[Date Prev][Date Next][Thread Prev][Thread Next][Date Index][Thread Index]
Re: Hang in srfi-18.test
Re: Hang in srfi-18.test
Fri, 24 Oct 2008 16:25:57 +0200
Gnus/5.11 (Gnus v5.11) Emacs/22.3 (gnu/linux)
"Neil Jerram" <address@hidden> writes:
> In order for wait-condition-variable to be atomic - e.g. in a race
> where thread A holds (Scheme-level) mutex M, and calls
> (wait-condition-variable C M), and thread B calls (begin (lock-mutex
> M) (signal-condition-variable C)) - it needs to call pthread_cond_wait
> with the same underlying mutex as is involved in the `lock-mutex'
> call.

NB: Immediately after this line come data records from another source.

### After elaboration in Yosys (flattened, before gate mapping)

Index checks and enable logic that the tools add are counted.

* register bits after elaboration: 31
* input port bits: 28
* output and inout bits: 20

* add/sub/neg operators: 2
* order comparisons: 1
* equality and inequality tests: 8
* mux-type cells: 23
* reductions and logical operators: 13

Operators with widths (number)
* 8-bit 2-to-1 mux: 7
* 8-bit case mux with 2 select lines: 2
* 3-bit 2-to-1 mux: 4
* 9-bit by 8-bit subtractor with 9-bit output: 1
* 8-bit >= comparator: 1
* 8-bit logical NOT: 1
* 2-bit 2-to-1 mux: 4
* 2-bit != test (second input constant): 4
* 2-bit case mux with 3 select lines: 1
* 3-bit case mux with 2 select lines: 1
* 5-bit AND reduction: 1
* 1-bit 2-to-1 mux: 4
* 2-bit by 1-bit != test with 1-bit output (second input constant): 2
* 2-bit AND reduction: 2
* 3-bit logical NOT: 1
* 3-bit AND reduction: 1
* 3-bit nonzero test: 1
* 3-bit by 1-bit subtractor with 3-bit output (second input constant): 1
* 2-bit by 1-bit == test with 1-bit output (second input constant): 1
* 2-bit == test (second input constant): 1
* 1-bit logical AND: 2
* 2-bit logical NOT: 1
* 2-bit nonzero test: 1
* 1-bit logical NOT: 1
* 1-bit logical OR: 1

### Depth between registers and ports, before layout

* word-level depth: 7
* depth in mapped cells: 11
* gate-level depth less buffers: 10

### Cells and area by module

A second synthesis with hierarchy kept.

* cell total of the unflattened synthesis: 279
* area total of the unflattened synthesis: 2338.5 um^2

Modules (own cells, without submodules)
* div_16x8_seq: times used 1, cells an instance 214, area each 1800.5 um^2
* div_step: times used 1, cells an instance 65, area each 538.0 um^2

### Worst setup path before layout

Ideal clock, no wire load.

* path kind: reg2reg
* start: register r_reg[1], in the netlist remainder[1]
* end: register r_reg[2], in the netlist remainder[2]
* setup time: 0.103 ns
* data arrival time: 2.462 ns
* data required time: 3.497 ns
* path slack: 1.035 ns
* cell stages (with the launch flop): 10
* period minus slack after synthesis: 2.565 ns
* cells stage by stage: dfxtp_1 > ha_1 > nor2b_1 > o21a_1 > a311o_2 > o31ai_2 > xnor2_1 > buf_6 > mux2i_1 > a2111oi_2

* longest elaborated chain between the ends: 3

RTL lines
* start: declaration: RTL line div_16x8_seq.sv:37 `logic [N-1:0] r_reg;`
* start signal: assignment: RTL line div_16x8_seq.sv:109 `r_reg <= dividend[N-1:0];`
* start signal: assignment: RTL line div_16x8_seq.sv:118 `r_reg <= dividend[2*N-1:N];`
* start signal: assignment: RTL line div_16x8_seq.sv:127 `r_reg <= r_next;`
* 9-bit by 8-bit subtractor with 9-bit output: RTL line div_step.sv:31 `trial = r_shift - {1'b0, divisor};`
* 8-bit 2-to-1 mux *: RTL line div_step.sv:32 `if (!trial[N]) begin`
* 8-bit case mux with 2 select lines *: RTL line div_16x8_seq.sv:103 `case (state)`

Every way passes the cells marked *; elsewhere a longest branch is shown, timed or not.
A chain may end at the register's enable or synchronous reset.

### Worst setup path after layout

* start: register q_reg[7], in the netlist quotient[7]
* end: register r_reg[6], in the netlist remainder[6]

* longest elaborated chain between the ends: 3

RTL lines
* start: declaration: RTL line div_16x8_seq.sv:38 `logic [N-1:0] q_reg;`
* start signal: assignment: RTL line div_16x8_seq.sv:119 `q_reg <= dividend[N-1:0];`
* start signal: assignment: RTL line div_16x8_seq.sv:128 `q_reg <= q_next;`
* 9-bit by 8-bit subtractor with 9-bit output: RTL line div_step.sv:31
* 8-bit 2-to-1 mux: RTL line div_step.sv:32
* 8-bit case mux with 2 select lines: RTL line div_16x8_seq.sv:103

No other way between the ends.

In terms of the threads.c code, this means that it has to use
> M->lock, not C->lock.
> block_self() used its mutex arg for two purposes: for protecting
> access and changes to the wait queue, and for the pthread_cond_wait
> call. But it wouldn't work reliably to use M->lock to protect C's
> wait queue, because in theory two threads can call
> (wait-condition-variable C M1) and (wait-condition-variable C M2)
> concurrently, with M1 and M2 different. So we either have to pass
> both C->lock and M->lock into block_self(), or use some other mutex to
> protect the wait queue. For this patch, I switched to using the
> critical section mutex, because that is a global and so easily
> available. (If that turns out to be a problem for performance, we
> could make each queue structure have its own mutex, but there's no
> reason to believe yet that it is a problem, because the critical
> section mutex isn't used much overall.)

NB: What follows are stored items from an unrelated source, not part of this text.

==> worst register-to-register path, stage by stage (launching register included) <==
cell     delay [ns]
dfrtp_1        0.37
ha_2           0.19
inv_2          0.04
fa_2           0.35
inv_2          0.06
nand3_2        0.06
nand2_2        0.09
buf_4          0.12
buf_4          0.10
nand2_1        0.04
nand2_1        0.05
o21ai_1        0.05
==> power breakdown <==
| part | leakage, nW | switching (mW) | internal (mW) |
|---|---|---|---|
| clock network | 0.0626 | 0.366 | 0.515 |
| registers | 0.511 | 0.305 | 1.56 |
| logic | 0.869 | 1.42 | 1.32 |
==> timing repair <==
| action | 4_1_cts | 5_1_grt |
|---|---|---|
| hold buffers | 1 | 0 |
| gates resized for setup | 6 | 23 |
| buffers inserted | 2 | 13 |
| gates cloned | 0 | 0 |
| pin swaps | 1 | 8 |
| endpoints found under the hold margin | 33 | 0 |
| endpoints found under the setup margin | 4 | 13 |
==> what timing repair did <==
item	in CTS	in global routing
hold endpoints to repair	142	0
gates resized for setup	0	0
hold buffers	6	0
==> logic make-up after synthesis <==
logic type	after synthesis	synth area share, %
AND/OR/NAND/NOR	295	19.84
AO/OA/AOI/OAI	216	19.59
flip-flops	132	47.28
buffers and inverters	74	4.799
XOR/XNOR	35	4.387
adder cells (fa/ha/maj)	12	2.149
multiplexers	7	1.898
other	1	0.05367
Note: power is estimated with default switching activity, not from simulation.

> So then we call block_self() with M->lock, and move where M->lock is
> unlocked to after the block_self() call, instead of before.

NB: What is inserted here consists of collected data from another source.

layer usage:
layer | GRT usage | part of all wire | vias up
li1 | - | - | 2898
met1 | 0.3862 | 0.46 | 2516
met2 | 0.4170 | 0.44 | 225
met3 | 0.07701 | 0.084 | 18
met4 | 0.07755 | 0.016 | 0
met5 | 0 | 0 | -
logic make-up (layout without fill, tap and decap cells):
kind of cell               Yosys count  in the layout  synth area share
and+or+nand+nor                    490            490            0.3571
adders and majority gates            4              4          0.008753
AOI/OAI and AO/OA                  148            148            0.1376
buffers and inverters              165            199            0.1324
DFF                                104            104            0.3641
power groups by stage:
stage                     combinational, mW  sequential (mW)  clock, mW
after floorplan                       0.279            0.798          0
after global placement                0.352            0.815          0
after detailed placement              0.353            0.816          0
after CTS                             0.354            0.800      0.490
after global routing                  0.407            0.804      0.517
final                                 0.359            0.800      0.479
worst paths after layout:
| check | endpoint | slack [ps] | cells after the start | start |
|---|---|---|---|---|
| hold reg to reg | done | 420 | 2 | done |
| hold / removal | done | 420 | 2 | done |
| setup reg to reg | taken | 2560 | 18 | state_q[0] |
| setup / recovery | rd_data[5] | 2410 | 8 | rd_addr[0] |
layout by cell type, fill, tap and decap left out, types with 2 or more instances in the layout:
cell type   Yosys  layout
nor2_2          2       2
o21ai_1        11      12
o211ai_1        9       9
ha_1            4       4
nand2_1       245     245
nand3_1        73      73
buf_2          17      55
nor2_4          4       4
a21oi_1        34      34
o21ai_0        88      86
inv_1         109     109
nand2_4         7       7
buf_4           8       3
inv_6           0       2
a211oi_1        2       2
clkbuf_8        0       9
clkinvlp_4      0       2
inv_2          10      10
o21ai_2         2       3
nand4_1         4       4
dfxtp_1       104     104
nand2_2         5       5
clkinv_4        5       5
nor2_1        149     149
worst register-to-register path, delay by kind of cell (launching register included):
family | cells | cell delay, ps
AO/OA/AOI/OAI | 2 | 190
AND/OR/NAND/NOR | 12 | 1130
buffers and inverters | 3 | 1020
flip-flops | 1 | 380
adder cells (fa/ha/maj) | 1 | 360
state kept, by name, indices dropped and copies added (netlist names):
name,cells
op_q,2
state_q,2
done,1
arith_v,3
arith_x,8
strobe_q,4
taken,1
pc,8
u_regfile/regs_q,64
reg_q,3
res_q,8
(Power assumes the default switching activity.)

> That solves the first hang, but introduces a new one, when a SRFI-18
> thread is terminated (`thread-terminate!') between being launched
> (`make-thread') and started (`thread-start!'). The problem now is
> that pthread_cond_wait is a cancellation point (see man
> pthread_cancel), so the pthread_cond_wait call is one of the few
> places where a thread-terminate! call can take effect. If the thread
> is cancelled at that point, M->lock ends up still being locked, and
> then when do_thread_exit() tries to lock M->lock again, it hangs.
> The fix for that is a new `held_mutex' field in scm_i_thread, which is
> set to point to the mutex just before a pthread_cond_(timed)wait call,
> and set to NULL again afterwards. If on_thread_exit() finds that
> held_mutex is non-NULL, it unlocks that mutex.
> A detail is that checking and unlocking held_mutex must be done before
> on_thread_exit() calls scm_i_ensure_signal_delivery_thread(), because
> the innards of scm_i_ensure_signal_delivery_thread() can do another
> pthread_cond_wait() call and so overwrite held_mutex. But that's OK,
> because it's fine for the mutex check and unlock to happen outside
> Guile mode.
Ouch. I'm afraid I'm not familiar enough with that code to say anything
meaningful, but I'd be so happy to see that `srfi-18.test' deadlock
vanish that the only thing I can say is: go ahead! :-)
Thanks for your debugging and report!
Do you think it would be feasible to add tests for the corner cases you
mentioned (e.g., two threads calling `wait-condition-variable' on the
same condition but with a different mutex)?
> Lastly, C->lock is then not needed, so I've removed it.